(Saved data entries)
Segment Open

What follows belongs to an exercise in optimizing a design on an open flow for small area, a short achievable clock period and few clock cycles; a production flow would make more cautious choices. Function was checked by simulation only, so behaviour that the tests miss may differ from the original.

==> build 27 <==
// hsv2rgb_stream
module hsv2rgb_stream (
    input  wire        clk,
    input  wire        rst,         
    input  wire        in_valid,
    output wire        in_ready,
    input  wire [23:0] in_hsv,      
    output reg         out_valid,
    input  wire        out_ready,
    output wire [31:0] out_rgba     
);
export LEC_CHECK = 0
export CAP_MARGIN = 20
export CORE_MARGIN = 2
export CORE_UTILIZATION = 40
export SLEW_MARGIN = 20
create_clock -name core_clock -period 17.0 [get_ports {clk}]
standard.sh (not shown) runs the stock make flow with config.mk's settings and CLKGATE_MAP_FILE= SYNTH_SCRIPT=/design/flow/synth_recipe.tcl, a recipe that flattens the netlist after the stock synthesis.
==> flow/flow/run.sh <==
#!/bin/bash
# The standard layout, with repair_timing aiming for 12.5 ns of setup slack
# (at the design's clock period and constraints) instead of 0.
set -euo pipefail
bash standard.sh SETUP_SLACK_MARGIN=12.5 finish > standard_flow.log 2>&1
==> trial 79 (differences from build 27) <==
==> flow/flow/run.sh (replaced) <==
#!/bin/bash
# The standard layout, with the port buffers made of buf_2 cells and repair_timing
# aiming for 11.5 ns of setup slack (at the design's clock period and constraints).
set -euo pipefail
bash standard.sh "BUFFER_PORTS_ARGS=-buffer_cell sky130_fd_sc_hd__buf_2" SETUP_SLACK_MARGIN=11.5 finish > standard_flow.log 2>&1
CAP_MARGIN = 5   (was 20)
CORE_UTILIZATION = 65   (was 40)
CTS_BUF_LIST = sky130_fd_sc_hd__clkbuf_4 sky130_fd_sc_hd__clkbuf_8   (was unset)
PLACE_DENSITY = 0.75   (was unset)
SLEW_MARGIN = 5   (was 20)
==> comparison table <==
| metric | build 27 | trial 79 |
|---|---|---|
| Endpoint with the worst hold slack | v2_q[6] | v2_q[3] |
| Number of signal-net buffers in the layout | 272 | 80 |
| Area taken by flip-flops and latches | 0.00327 mm2 | 0.00326 mm2 |
| Last weighted congestion value of the routability-driven placer | 0.849 | 0.891 |
| Summed area of non-filler cells in the final layout | 0.0206 mm2 | 0.0162 mm2 |
| Least setup slack across all paths after layout | 12070 ps | 11620 ps |
| Portion of the layout cell area used by clock cells | 2.63% | 2.72% |
| R2r worst-path depth | 18 | 16 |
| Vias | 13100 | 11800 |
| Number of logic stages on the critical path including buffering | 11 | 7 |
| Inverter count of the layout excluding clock inverters | 237 | 236 |
| Total iterations of the first detailed-routing run | 8 | 5 |
| Multi-input gate area in the final layout | 0.0123 mm2 | 0.0107 mm2 |
| Worst Tran Pin Value | 998 ps | 889 ps |
| Routed met3 length | 2.55 mm | 1.76 mm |
| Launch point of the critical path | in_hsv[16] | in_hsv[20] |
| Clock Buffer Count | 24 | 18 |
| Slew headroom | 33.2% | 40.8% |
| Status | no timing/DRC/antenna violations | no timing/DRC/antenna violations |
Testbench counts of build 27, summed over its fixed seeds: cycles 32,024.
Testbench counts of trial 79, summed over its fixed seeds: cycles 32,024.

Segment Closed

Task to carry out: Filter the entries above and copy only the lines that hold "critical".

Completed task:
| Number of logic stages on the critical path including buffering | 11 | 7 |
| Launch point of the critical path | in_hsv[16] | in_hsv[20] |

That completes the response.